(no title)
WSSP | 4 years ago
not that I think burnout isn't real; I think the test is if the person can easily move on to their next thing or not
WSSP | 4 years ago
not that I think burnout isn't real; I think the test is if the person can easily move on to their next thing or not
bradlys|4 years ago
I think this perspective is one that is a bit too privileged. Even in tech - many of us don’t have the ability to take 6+ month breaks between jobs, find ourselves again, and figure out a way to align the work/life balance. I spent a few months between my last job and my current.
You know what I did during that time almost completely? Interview. It’s why I left the other job - I didn’t have enough time to study and interview. 20+ interviews a week. Studying. Applying. Etc. Doing 3-4 onsites/week for a month at a time. Using my “off” days to study more. I took about a month off between accepting the final offer and starting the new job. It wasn’t enough but I had burned through a lot of my savings because of having to exercise options at my last company, pay AMT on exercising said options, and having to pay for another person who lived with me while living in one of the most expensive parts of the world cause all the jobs are here. (ex-wife who was in college and not working)
Again - feel like this is a very privileged attitude to take about being able to move onto the next thing. Most of us don’t really get an option. You just have to.
Getting to choose your job and when you move onto it seems like something only multi-millionaires I know do. The rest of us just slog through it because we have no other choice.
emeraldunicorn9|4 years ago
But then there is the issue with taking a break. Maybe this is more a problem that women experience, but I'd be interested if men feel like they experience it, too. However, when you have gaps in your employment, I have felt that people didn't respond very positively to that and wanted to know why you had a break and what you were doing it. Because god forbid you weren't doing something "productive" during that time.

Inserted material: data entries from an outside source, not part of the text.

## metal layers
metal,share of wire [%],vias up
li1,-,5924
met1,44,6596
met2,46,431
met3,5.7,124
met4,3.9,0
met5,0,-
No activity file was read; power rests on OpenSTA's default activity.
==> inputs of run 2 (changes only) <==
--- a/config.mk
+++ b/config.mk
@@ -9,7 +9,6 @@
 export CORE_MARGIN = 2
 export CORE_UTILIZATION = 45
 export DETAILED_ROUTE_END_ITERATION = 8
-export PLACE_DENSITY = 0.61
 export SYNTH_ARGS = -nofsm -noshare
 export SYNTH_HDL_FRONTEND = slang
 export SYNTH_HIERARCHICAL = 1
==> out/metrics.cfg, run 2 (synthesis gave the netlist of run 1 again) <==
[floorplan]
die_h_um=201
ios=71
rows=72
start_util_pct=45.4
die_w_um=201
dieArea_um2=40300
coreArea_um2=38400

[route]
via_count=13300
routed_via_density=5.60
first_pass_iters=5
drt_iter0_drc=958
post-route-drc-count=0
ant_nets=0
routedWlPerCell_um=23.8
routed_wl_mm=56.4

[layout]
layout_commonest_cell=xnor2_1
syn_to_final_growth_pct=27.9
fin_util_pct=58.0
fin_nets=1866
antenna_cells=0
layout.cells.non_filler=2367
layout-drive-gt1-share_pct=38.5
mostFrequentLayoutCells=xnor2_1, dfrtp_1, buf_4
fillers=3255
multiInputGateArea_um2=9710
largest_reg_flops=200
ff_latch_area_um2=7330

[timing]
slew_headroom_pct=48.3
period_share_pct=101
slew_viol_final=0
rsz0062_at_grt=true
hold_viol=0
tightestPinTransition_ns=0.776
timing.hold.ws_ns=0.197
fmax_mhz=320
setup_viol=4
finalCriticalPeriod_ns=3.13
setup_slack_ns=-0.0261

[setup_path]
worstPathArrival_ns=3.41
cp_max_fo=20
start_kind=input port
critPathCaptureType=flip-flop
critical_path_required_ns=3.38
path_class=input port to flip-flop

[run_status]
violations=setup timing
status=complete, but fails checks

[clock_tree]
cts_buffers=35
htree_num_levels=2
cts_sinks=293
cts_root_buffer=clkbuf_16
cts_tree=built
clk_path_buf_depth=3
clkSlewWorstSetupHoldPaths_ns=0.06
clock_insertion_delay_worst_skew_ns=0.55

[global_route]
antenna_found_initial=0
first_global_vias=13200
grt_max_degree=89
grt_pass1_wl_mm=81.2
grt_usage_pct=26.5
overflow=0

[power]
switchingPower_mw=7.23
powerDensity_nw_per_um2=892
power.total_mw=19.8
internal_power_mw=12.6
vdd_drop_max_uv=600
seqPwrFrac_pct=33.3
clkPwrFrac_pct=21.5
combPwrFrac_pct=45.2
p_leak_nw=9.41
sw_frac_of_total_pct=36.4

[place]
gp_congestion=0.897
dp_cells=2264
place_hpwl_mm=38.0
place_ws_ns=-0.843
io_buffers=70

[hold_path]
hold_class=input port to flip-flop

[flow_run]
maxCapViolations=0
==> config.mk <==
export PLATFORM = sky130hd
export DESIGN_NAME = alias_track
export DESIGN_NICKNAME = d
export VERILOG_FILES = /design/src/rtl/alias_pkg.sv /design/src/rtl/alias_tag_table.sv /design/src/rtl/alias_chk.sv /design/src/rtl/alias_region_ctl.sv /design/src/rtl/alias_track.sv
export SDC_FILE = /design/constraint.sdc
export NUM_CORES = 1
export LEC_CHECK = 0
export ABC_AREA = 1
export CORE_MARGIN = 3
export CORE_UTILIZATION = 43
export DETAILED_ROUTE_END_ITERATION = 10
export PLACE_DENSITY = 0.6
export SYNTH_ARGS = -nofsm -noshare
export SYNTH_HDL_FRONTEND = slang
export SYNTH_SLANG_ARGS = --single-unit
==> constraint.sdc <==
create_clock -name clk_i -period 9 [get_ports clk_i]
set_clock_uncertainty 0.15 [all_clocks]
set_input_delay 0.9 -clock clk_i [delete_from_list [all_inputs] [get_ports clk_i]]
set_output_delay 0.9 -clock clk_i [all_outputs]
set_load 0.02 [all_outputs]
==> src/rtl/alias_pkg.sv <==
package alias_pkg;
  typedef enum logic [2:0] {
    OP_LD        = 3'd0,
    OP_LD_MARK   = 3'd1,
    OP_CLR_MARK  = 3'd2,
    OP_ST        = 3'd3,
    OP_ST_CHK_R  = 3'd4,
    OP_ST_CHK_W  = 3'd5,
    OP_ST_CHK_RW = 3'd6,
    OP_NOP       = 3'd7
  } op_kind_e;

  typedef enum logic [1:0] {
    RC_NONE   = 2'd0,
    RC_BEGIN  = 2'd1,
    RC_COMMIT = 2'd2,
    RC_ABORT  = 2'd3
  } rgn_cmd_e;

  localparam logic [1:0] CAUSE_EXPLICIT = 2'd0;
  localparam logic [1:0] CAUSE_RD_ALIAS = 2'd1;
  localparam logic [1:0] CAUSE_WR_ALIAS = 2'd2;
  localparam logic [1:0] CAUSE_FULL     = 2'd3;
endpackage
--- src/rtl/boot_image_pkg.sv ---
// Shared constants and the computed boot image contents.
// Assumes byte-wide lanes. The image is a pure function of lane and entry.
package boot_image_pkg;
    localparam int BYTE_W = 8;

    // Content of table `lane`, entry `k`
    function automatic logic [BYTE_W-1:0] image_byte(input int lane, input int k);
        int v;
        v = (k * 29 + lane * 71 + 60) % 256;
        return BYTE_W'(v);
    endfunction
endpackage

--- src/rtl/boot_image_table.sv ---
// One read-only byte table feeding a single byte lane.
// Assumes idx < DEPTH. Contents are computed from the package function.
module boot_image_table
    import boot_image_pkg::*;
#(
    parameter int LANE  = 0,
    parameter int DEPTH = 32,
    localparam int IDX_W = $clog2(DEPTH)
) (
    input  logic [IDX_W-1:0]  idx,
    output logic [BYTE_W-1:0] data
);
    logic [BYTE_W-1:0] rom [DEPTH];

    // Build the constant table
    always_comb begin
        for (int k = 0; k < DEPTH; k++) rom[k] = image_byte(LANE, k);
    end

    // Look up the current entry
    assign data = rom[idx];
endmodule

--- src/rtl/boot_copy_seq.sv ---
// Copy sequencer: detects request rising edges and walks the word index.
// Assumes a synchronous active-low reset. A new edge always restarts at 0.
module boot_copy_seq #(
    parameter int WORDS = 32,
    localparam int IDX_W = $clog2(WORDS)
) (
    input  logic             clk,
    input  logic             rst_n,
    input  logic             rst_req,
    output logic             busy,
    output logic [IDX_W-1:0] idx,
    output logic             last_wr
);
    localparam logic [IDX_W-1:0] LAST = IDX_W'(WORDS - 1);

    logic req_q;
    logic start;

    assign start = rst_req & ~req_q;

    // Final word written this cycle, and no restart pending at this edge
    assign last_wr = busy & (idx == LAST) & ~start;

    // Edge history, busy flag and word index
    always_ff @(posedge clk) begin
        if (!rst_n) begin
            req_q <= 1'b0;
            busy  <= 1'b0;
            idx   <= '0;
        end else begin
            req_q <= rst_req;
            if (start) begin
                busy <= 1'b1;
                idx  <= '0;
            end else if (busy) begin
                if (idx == LAST) busy <= 1'b0;
                else             idx  <= idx + 1'b1;
            end
        end
    end
endmodule

--- src/rtl/boot_hold_ctrl.sv ---
// Coprocessor reset control: keeps the reset asserted until a complete
// image is present and the host has let go of its request.
module boot_hold_ctrl (
    input  logic clk,
    input  logic rst_n,
    input  logic rst_req,
    input  logic busy,
    input  logic last_wr,
    output logic cpu_hold
);
    logic img_ok;

    // Remember that one full copy has completed since block reset
    always_ff @(posedge clk) begin
        if (!rst_n)       img_ok <= 1'b0;
        else if (last_wr) img_ok <= 1'b1;
    end

    // Release only when idle, not requested and the image is whole
    assign cpu_hold = rst_req | busy | ~img_ok;
endmodule

--- src/rtl/boot_image_loader.sv ---
// Top: copies the boot image into coprocessor RAM on every reset request.
// Assumes LANES is a power of two and the RAM accepts one word per clock.
module boot_image_loader
    import boot_image_pkg::*;
#(
    parameter int WORDS = 32,
    parameter int LANES = 4,
    localparam int IDX_W  = $clog2(WORDS),
    localparam int ADDR_W = IDX_W + $clog2(LANES),
    localparam int DATA_W = LANES * BYTE_W
) (
    input  logic              clk,
    input  logic              rst_n,
    input  logic              rst_req,
    output logic              ram_we,
    output logic [LANES-1:0]  ram_be,
    output logic [ADDR_W-1:0] ram_addr,
    output logic [DATA_W-1:0] ram_wdata,
    output logic              busy,
    output logic              cpu_hold
);
    logic [IDX_W-1:0] idx;
    logic             last_wr;

    boot_copy_seq #(.WORDS(WORDS)) u_seq (
        .clk(clk), .rst_n(rst_n), .rst_req(rst_req),
        .busy(busy), .idx(idx), .last_wr(last_wr)
    );

    boot_hold_ctrl u_hold (
        .clk(clk), .rst_n(rst_n), .rst_req(rst_req),
        .busy(busy), .last_wr(last_wr), .cpu_hold(cpu_hold)
    );

    // One table per byte lane, interleaved into the word
    for (genvar n = 0; n < LANES; n++) begin : g_lane
        boot_image_table #(.LANE(n), .DEPTH(WORDS)) u_tab (
            .idx(idx), .data(ram_wdata[n*BYTE_W +: BYTE_W])
        );
    end

    // Write port: full words while copying
    assign ram_we   = busy;
    assign ram_be   = {LANES{busy}};
    assign ram_addr = {idx, {($clog2(LANES)){1'b0}}};
endmodule

--- config.mk ---
export PLATFORM = sky130hd
export DESIGN_NAME = boot_image_loader
export DESIGN_NICKNAME = d
export VERILOG_FILES = /design/src/rtl/boot_image_pkg.sv /design/src/rtl/boot_image_table.sv /design/src/rtl/boot_copy_seq.sv /design/src/rtl/boot_hold_ctrl.sv /design/src/rtl/boot_image_loader.sv
export SDC_FILE = /design/constraint.sdc
export NUM_CORES = 1
export LEC_CHECK = 0
export ABC_AREA = 0
export BUFFER_PORTS_ARGS = -buffer_cell sky130_fd_sc_hd__buf_4
export CAP_MARGIN = 20
export CORE_ASPECT_RATIO = 0.75
export CORE_MARGIN = 3
export CORE_UTILIZATION = 53
export CTS_BUF_LIST = sky130_fd_sc_hd__clkbuf_16
export CTS_CLUSTER_DIAMETER = 100
export CTS_CLUSTER_SIZE = 10
export DETAILED_ROUTE_END_ITERATION = 12
export PLACE_DENSITY_LB_ADDON = 0.2
export SLEW_MARGIN = 20
export SYNTH_ARGS = -nofsm -noshare
export SYNTH_HDL_FRONTEND = slang
export SYNTH_SLANG_ARGS = --single-unit
export TNS_END_PERCENT = 20
--- constraint.sdc ---
create_clock -name clk -period 3.6 [get_ports clk]
set_clock_uncertainty 0.1 [all_clocks]
set_input_delay 0.54 -clock clk [delete_from_list [all_inputs] [get_ports clk]]
set_output_delay 0.54 -clock clk [all_outputs]
set_load 0.05 [all_outputs]
==> results.json <==
{
  "status": "finished clean",
  "slowest_stage": "dfxtp_1",
  "met1_length_mm": 1.51,
  "ys_seq_area_share_pct": 12.5,
  "post_cts_resize_count": 0,
  "core.rowCount": 14,
  "finalCritPeriodShare_pct": 87.8,
  "drt-vias-per-instance": 5.54,
  "wl_mm": 3.56,
  "num_vias": 1352,
  "cts_buffers": 3,
  "yosys_warnings": 0,
  "syn_area_sq_mm": 0.00128,
  "synth.most_common_cell": "nor2_1",
  "yosys.area.top_type": "dfxtp_1",
  "synth_area_leaders": "dfxtp_1, ha_1, xnor2_1",
  "synth_top_area_share_pct": 12.5,
  "tightest_slew_ps": 594,
  "relSlewSlack_pct": 60.3,
  "boundaryPins": 49,
  "die_area_sq_mm": 0.00304,
  "final_layout_size_suffix_gt1_share_pct": 27.8,
  "hold_viol": 0,
  "wl_met3_um": 322,
  "cts_buffer_depth": 2,
  "top_layer": "met4",
  "clkLatencyLatePin_ps": 240,
  "grtUsageTotal_pct": 24.5,
  "grt_pass1_wl_mm": 6.09,
  "io_buffers": 46,
  "drc": 0,
  "area.growth.synth_to_final_pct": 25.6,
  "holdWs_ps": 377,
  "wl_per_cell_um": 14.6,
  "path_clk_slew_ps": 40,
  "antenna_found_initial": 0,
  "endpoint_kind": "output port",
  "power_density_mw_per_mm2": 285,
  "ant_nets": 0,
  "cts_tree": "yes",
  "core_area_sq_mm": 0.00214,
  "synth-edff-count": 0,
  "setup_viol": 0,
  "synth.distinct_cells": 38,
  "path_class": "register to output port",
  "rsz0062_at_grt": "no",
  "route.met2.wl_mm": 1.69,
  "nets": 228,
  "fmax_ghz": 0.316,
  "dpl.hpwl_mm": 2.51,
  "min_period_ps": 3160,
  "total_power_mw": 0.457,
  "postCtsSetupBuffers": 0,
  "drtIter0Drc": 95,
  "die_h_um": 48.5,
  "min-delay-path-class": "register to register",
  "leakage_nw": 0.707,
  "synth_cells": 186,
  "grt_max_degree": 40,
  "gp_congestion": 0.842,
  "cpPeakStageDelay_ps": 600,
  "synth_async_sr_flop_share_pct": 0,
  "finalWorstSetupSlack_ps": 438,
  "slew_viol_final": 0,
  "drv_cap": 0,
  "critPathArrivalTime_ps": 2520,
  "grt_overflow_total": 0,
  "cp_max_fo": 12,
  "clock-sinks": 8,
  "holdBufCountCts": 0,
  "ir_drop_mv": 0.322,
  "dp_cells": 241,
  "crit_chain": "inv_1, ha_1, nand2b_1, o21ai_0, a221o_1, buf_4",
  "htree_levels": 1,
  "fin_cells": 244,
  "required_ps": 2960,
  "die_x_um": 62.7,
  "clockRootBuffer": "clkbuf_16",
  "setup.worst_path.start_class": "register",
  "synth_common_cells": "nor2_1, a21oi_1, nand2_1",
  "synth-main-ff-cell": "dfxtp_1",
  "firstDrtPassIters": 4,
  "place_ws_ps": 738,
  "n_antenna_cell": 0,
  "yosys_register_bits": 8,
  "syn_area_per_cell_sq_um": 6.87,
  "grt_pass1_vias": 1288,
  "start_util_pct": 59.8
}
[kinds of logic after synthesis]
kind of cell             count (synthesis)  share of synthesized area (%)
other                                    1                          0.294
multiplexers                             5                           4.31
adder cells (fa/ha/maj)                 11                           10.8
AO/OA/AOI/OAI                           49                           23.1
flip-flops                               8                           12.5
buffers and inverters                   34                           14.9
XOR/XNOR                                17                           11.7
AND/OR/NAND/NOR                         61                           22.4
[routing by layer]
layer,vias to the layer above,global-route usage (%)
met5,-,0
met4,0,8.42
met1,614,31.5
met2,71,39.6
li1,663,-
met3,4,6.48
[final timing paths]
kind | startpoint | endpoint | slack [ps] | depth (start not counted)
worst min register to register | u_hold.img_ok$_SDFFE_PN0P_ | u_hold.img_ok$_SDFFE_PN0P_ | 380 | 2
worst max register to register | u_seq.idx[1]$_SDFFE_PP0P_ | u_seq.idx[3]$_SDFFE_PP0P_ | 1310 | 8
worst max-delay path | u_seq.idx[1]$_SDFFE_PP0P_ | ram_wdata[5] | 440 | 6
worst min-delay path | u_hold.img_ok$_SDFFE_PN0P_ | u_hold.img_ok$_SDFFE_PN0P_ | 380 | 2
[metrics by stage]
step	area, sq um	util, %	TNS (ps)
2_1_floorplan	1280	-	-330
4_1_cts	1600	75.1	0
3_5_place_dp	1530	71.5	0
3_3_place_gp	1530	71.5	0
5_1_grt	1600	75.1	0
6_report	1600	75.1	0
[state kept, by name, indices dropped and copies added (netlist names)]
| signal | cells |
|---|---|
| u_seq.idx | 5 |
| u_seq.busy | 1 |
| u_seq.req_q | 1 |
| u_hold.img_ok | 1 |
[cells in the final DEF (no fill, tap or decap), types with 3 or more instances in the layout]
cell type and instances:
a21oi_1 18, buf_4 50, clkbuf_16 3, dfxtp_1 8, ha_1 11, inv_1 4
mux2i_1 4, nand2_1 15, nand2b_1 8, nand3_1 3, nor2_1 20, nor3_1 6
o211ai_1 3, o21a_1 3, o21ai_0 13, or2_2 3, xnor2_1 14, xor2_1 3
[critical path: cells and delay by family, from the launching register on]
family	cells	cell delay, ps
flops	1	600
fa+ha+maj	1	550
compound gates	2	460
buf+inv	2	430
simple gates	1	240
[cell type report]
type | count | area [sq um]
clock buffers | 3 | 75.1
flip-flops and latches | 8 | 160
well taps | 32 | 40.0
repair buffers | 50 | 375
multi-input cells | 145 | 931
fillers | 180 | 533
inverters | 6 | 22.5
[report_power, final]
group          switching, mW  internal, mW
clock                 0.0468         0.144
sequential           0.00322        0.0915
combinational          0.123        0.0495
total                  0.173         0.285
Note: power is estimated with default switching activity, not from simulation.
$ cat config.mk
export PLATFORM = sky130hd
export DESIGN_NAME = sdio_cmd_engine
export DESIGN_NICKNAME = d
export VERILOG_FILES = /design/src/rtl/sdce_pkg.sv /design/src/rtl/sdce_clkgen.sv /design/src/rtl/sdce_rsp_packer.sv /design/src/rtl/sdce_sequencer.sv /design/src/rtl/sdio_cmd_engine.sv
export SDC_FILE = /design/constraint.sdc
export NUM_CORES = 1
export LEC_CHECK = 0
export BUFFER_PORTS_ARGS = -buffer_cell sky130_fd_sc_hd__buf_2
export CORE_MARGIN = 2
export CORE_UTILIZATION = 51
export DETAILED_ROUTE_END_ITERATION = 12
export PLACE_DENSITY = 0.83
export SYNTH_ARGS = -nofsm -noshare
export SYNTH_HDL_FRONTEND = slang
export SYNTH_SLANG_ARGS = --single-unit
export TNS_END_PERCENT = 5
$ cat constraint.sdc
create_clock -name clk -period 3.3 [get_ports clk]
set_input_delay 0.165 -clock clk [delete_from_list [all_inputs] [get_ports clk]]
set_output_delay 0.165 -clock clk [all_outputs]
set_load 0.05 [all_outputs]
$ cat src/rtl/sdce_pkg.sv
package sdce_pkg;
  typedef enum logic [2:0] {
    ST_IDLE,
    ST_PRE,
    ST_TX,
    ST_TURN,
    ST_WAIT,
    ST_RX
  } seq_state_t;
endpackage
File: config.mk
export PLATFORM = sky130hd
export DESIGN_NAME = rx_silo
export DESIGN_NICKNAME = d
export VERILOG_FILES = /design/src/rtl/rx_silo_pkg.sv /design/src/rtl/rx_silo_dp.sv /design/src/rtl/rx_silo_ctrl.sv /design/src/rtl/rx_silo.sv
export SDC_FILE = /design/constraint.sdc
export NUM_CORES = 1
export LEC_CHECK = 0
export ABC_CLOCK_PERIOD_IN_PS = 16200
export BUFFER_PORTS_ARGS = -buffer_cell sky130_fd_sc_hd__buf_2
export CAP_MARGIN = 20
export CORE_MARGIN = 1
export CORE_UTILIZATION = 24
export CTS_BUF_LIST = sky130_fd_sc_hd__clkbuf_8
export DETAILED_ROUTE_END_ITERATION = 8
export HOLD_SLACK_MARGIN = 0.12
export SYNTH_ARGS = -nofsm -noshare
export SYNTH_HDL_FRONTEND = slang
export SYNTH_SLANG_ARGS = --single-unit
File: constraint.sdc
create_clock -name clk -period 16.2 [get_ports clk]
set_clock_uncertainty 0.05 [all_clocks]
set_input_delay 3.24 -clock clk [delete_from_list [all_inputs] [get_ports clk]]
set_output_delay 3.24 -clock clk [all_outputs]
set_load 0.02 [all_outputs]
File: src/rtl/rx_silo_pkg.sv
package rx_silo_pkg;

  typedef enum logic [1:0] {
    SEL_CSR    = 2'd0,
    SEL_RXCHAR = 2'd1,
    SEL_ALARM  = 2'd2,
    SEL_NONE   = 2'd3
  } regSel_e;

  // control/status bit positions (decoded by software)
  localparam int CSR_RX_IE   = 6;
  localparam int CSR_RX_FLAG = 7;
  localparam int CSR_MAINT   = 9;
  localparam int CSR_MCLR    = 11;
  localparam int CSR_ST_IE   = 12;
  localparam int CSR_ST_FLAG = 14;

  // silo entry width: overrun, framing, parity, 4-bit line, 8-bit char
  localparam int ENTRY_W = 15;

  typedef struct packed {
    logic popReq;
    logic clearAll;
    logic blockLines;
  } siloCtl_t;

endpackage

File: src/rtl/rx_silo_dp.sv
module rx_silo_dp
  import rx_silo_pkg::*;
#(
  parameter int NUM_LINES = 16,
  parameter int DEPTH     = 64,
  localparam int CNT_W    = $clog2(DEPTH + 1)
) (
  input  logic                   clk,
  input  logic                   rstN,
  input  siloCtl_t               ctl,
  input  logic [NUM_LINES-1:0]   lineValid,
  input  logic [8*NUM_LINES-1:0] lineData,
  input  logic [NUM_LINES-1:0]   lineParErr,
  input  logic [NUM_LINES-1:0]   lineFrmErr,
  output logic [CNT_W-1:0]       count,
  output logic [CNT_W-1:0]       countNext,
  output logic [15:0]            rxWord
);

  localparam int AW    = (DEPTH > 1) ? $clog2(DEPTH) : 1;
  localparam int IDX_W = (NUM_LINES > 1) ? $clog2(NUM_LINES) : 1;

  logic [NUM_LINES-1:0]        holdValid, holdPar, holdFrm;
  logic [NUM_LINES-1:0][7:0]   holdData;
  logic [NUM_LINES-1:0]        capture, collision, grantVec;
  logic [IDX_W-1:0]            grantIdx;
  logic                        grantAny;
  logic                        full, empty, pushEn, popEn, dropFull;
  logic                        ovrPending;
  logic [AW-1:0]               wrPtr, rdPtr;
  logic [ENTRY_W-1:0]          mem [DEPTH];
  logic [ENTRY_W-1:0]          newEntry;

  function automatic logic [AW-1:0] advance(input logic [AW-1:0] ptr);
    return (ptr == AW'(DEPTH - 1)) ? '0 : ptr + 1'b1;
  endfunction

  assign capture   = lineValid & {NUM_LINES{~ctl.blockLines}};
  assign collision = capture & holdValid & ~grantVec;

  // fixed priority: lowest line number wins
  always_comb begin
    grantIdx = '0;
    grantVec = '0;
    grantAny = |holdValid;
    for (int i = NUM_LINES - 1; i >= 0; i--) begin
      if (holdValid[i]) grantIdx = IDX_W'(i);
    end
    if (grantAny) grantVec[grantIdx] = 1'b1;
  end

  always_ff @(posedge clk or negedge rstN) begin
    if (!rstN) begin
      holdValid <= '0;
      holdPar   <= '0;
      holdFrm   <= '0;
      holdData  <= '0;
    end else begin
      for (int i = 0; i < NUM_LINES; i++) begin
        if (ctl.clearAll) begin
          holdValid[i] <= 1'b0;
        end else if (capture[i]) begin
          holdValid[i] <= 1'b1;
          holdData[i]  <= lineData[8*i +: 8];
          holdPar[i]   <= lineParErr[i];
          holdFrm[i]   <= lineFrmErr[i];
        end else if (grantVec[i]) begin
          holdValid[i] <= 1'b0;
        end
      end
    end
  end

  assign full     = (count == CNT_W'(DEPTH));
  assign empty    = (count == '0);
  assign pushEn   = grantAny & ~full & ~ctl.clearAll;
  assign dropFull = grantAny & full;
  assign popEn    = ctl.popReq & ~empty & ~ctl.clearAll;
  assign newEntry = {ovrPending, holdFrm[grantIdx], holdPar[grantIdx],
                     4'(grantIdx), holdData[grantIdx]};

  always_ff @(posedge clk) begin
    if (pushEn) mem[wrPtr] <= newEntry;
  end

  always_comb begin
    if (ctl.clearAll) countNext = '0;
    else countNext = count + CNT_W'(pushEn) - CNT_W'(popEn);
  end

  always_ff @(posedge clk or negedge rstN) begin
    if (!rstN) begin
      wrPtr      <= '0;
      rdPtr      <= '0;
      count      <= '0;
      ovrPending <= 1'b0;
    end else begin
      count <= countNext;
      if (ctl.clearAll) begin
        wrPtr      <= '0;
        rdPtr      <= '0;
        ovrPending <= 1'b0;
      end else begin
        if (pushEn) wrPtr <= advance(wrPtr);
        if (popEn)  rdPtr <= advance(rdPtr);
        if ((|collision) || dropFull) ovrPending <= 1'b1;
        else if (pushEn)              ovrPending <= 1'b0;
      end
    end
  end

  assign rxWord = empty ? 16'h0000 : {1'b1, mem[rdPtr]};

  AST_ONE_GRANT: assert property (@(posedge clk) disable iff (!rstN)
    $onehot0(grantVec));
  AST_NO_OVERFLOW: assert property (@(posedge clk) disable iff (!rstN)
    count <= CNT_W'(DEPTH));
  AST_FULL_DROP: assert property (@(posedge clk) disable iff (!rstN)
    (!ctl.clearAll && full && grantAny && !ctl.popReq) |=> (full && ovrPending));
  AST_POP_STEP: assert property (@(posedge clk) disable iff (!rstN)
    (popEn && !pushEn) |=> (count == $past(count) - CNT_W'(1)));
  AST_MAINT_HOLDS: assert property (@(posedge clk) disable iff (!rstN)
    (ctl.blockLines && !ctl.clearAll && holdValid == '0) |=> (holdValid == '0));

endmodule
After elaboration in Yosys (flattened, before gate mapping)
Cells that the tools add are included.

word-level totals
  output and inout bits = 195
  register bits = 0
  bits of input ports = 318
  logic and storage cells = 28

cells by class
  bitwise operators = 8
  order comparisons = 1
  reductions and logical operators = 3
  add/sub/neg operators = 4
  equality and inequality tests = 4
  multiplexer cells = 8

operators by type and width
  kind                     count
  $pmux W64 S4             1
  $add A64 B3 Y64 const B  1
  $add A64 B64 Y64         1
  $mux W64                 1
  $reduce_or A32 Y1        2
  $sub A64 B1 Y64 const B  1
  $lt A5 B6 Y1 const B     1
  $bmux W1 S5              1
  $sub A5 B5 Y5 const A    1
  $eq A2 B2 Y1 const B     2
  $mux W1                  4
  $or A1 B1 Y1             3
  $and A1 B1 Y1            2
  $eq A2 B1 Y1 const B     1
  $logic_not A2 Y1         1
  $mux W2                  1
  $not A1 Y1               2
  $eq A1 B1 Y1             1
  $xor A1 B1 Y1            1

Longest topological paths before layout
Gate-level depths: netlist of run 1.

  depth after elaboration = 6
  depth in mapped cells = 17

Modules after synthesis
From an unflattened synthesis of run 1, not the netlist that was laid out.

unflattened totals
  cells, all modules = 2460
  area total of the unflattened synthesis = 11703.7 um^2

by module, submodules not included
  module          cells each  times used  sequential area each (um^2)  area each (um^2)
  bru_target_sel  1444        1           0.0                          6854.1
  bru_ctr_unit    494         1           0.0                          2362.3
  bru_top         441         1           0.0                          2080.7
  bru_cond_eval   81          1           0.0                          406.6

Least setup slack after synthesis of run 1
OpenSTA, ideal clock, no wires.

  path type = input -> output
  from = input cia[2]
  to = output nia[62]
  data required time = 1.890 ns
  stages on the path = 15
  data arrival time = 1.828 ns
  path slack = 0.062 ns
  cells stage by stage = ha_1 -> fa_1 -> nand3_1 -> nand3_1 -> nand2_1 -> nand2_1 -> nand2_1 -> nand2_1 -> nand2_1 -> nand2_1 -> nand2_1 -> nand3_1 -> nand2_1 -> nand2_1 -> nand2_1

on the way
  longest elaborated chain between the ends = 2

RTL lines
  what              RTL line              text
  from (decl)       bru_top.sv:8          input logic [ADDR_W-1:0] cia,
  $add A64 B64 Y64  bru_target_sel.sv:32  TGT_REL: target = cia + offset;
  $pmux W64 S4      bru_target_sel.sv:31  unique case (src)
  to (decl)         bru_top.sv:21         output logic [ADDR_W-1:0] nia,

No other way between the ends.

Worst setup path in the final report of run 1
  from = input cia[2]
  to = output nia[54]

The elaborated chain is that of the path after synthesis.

The way our work style is makes it feel like burnout begets more burnout because the options to escape burnout might not actually be feasible for every individual.
WSSP|4 years ago
but yes I agree anyone who can takes months off work without financial stress should consider themselves fortunate. I know (non-parent) people who did that who were far from multi-millionaires though
derbOac|4 years ago
There was another piece recently (at The Atlantic?) that was talking about how many cases of burnout are really better thought of as moral injury.
This perspective seemed closer to home for me. It's not the work per se, not the hours (although I think it can be that) -- it's this increasing gap between what your job is on paper, and what it actually is, and no acknowledgment of it from institutions or society, no recognition of it being a problem in your career or workplace, or the dysfunction and pain it causes.
In my case, I think initially some saw it as burnout or needing a break. I had friends talk to me about their own resistance to it in terms of their work ethic or some nonsense like that. But they worked in places with functional departments, where nothing remotely similar would happen to them, where there were support structures in place for things that needed to happen, and so forth and so on. Every job has some stuff that you let slide, that's less than optimal or ideal from a moral or ethical perspective, that you do for practical reasons, or whatever, but there's a point where the gap just gets to be too much, and when your workplace or even field isn't acknowledging the stuff going on, or minimizing it, it starts to feel hopeless.
The Atlantic piece was talking about this all in terms of nursing and all the issues involved, how it wasn't the workload that caused people to resign, it was, to paraphrase, this moral crisis, or crisis of dignity or something. Stuff having to do with healthcare system collapse, the culture in healthcare and in the US and so forth.
I think from what I've seen with myself and colleagues, "moral dissonance" or something might be closer to the right word than "moral injury", although neither are quite right. I'm not sure there's a term I've heard that gets it right. It's like the train has run off the track, and you either stay on board because on paper it's still on the track and you get benefits from it (material and otherwise), or you jump off the train and hit the ground but at least don't let the train carry you away.
I do think in some cases it's about the hours. But in many cases it really isn't about the hours, it's that there's enormous problems that everyone is ignoring or minimizing one way or another.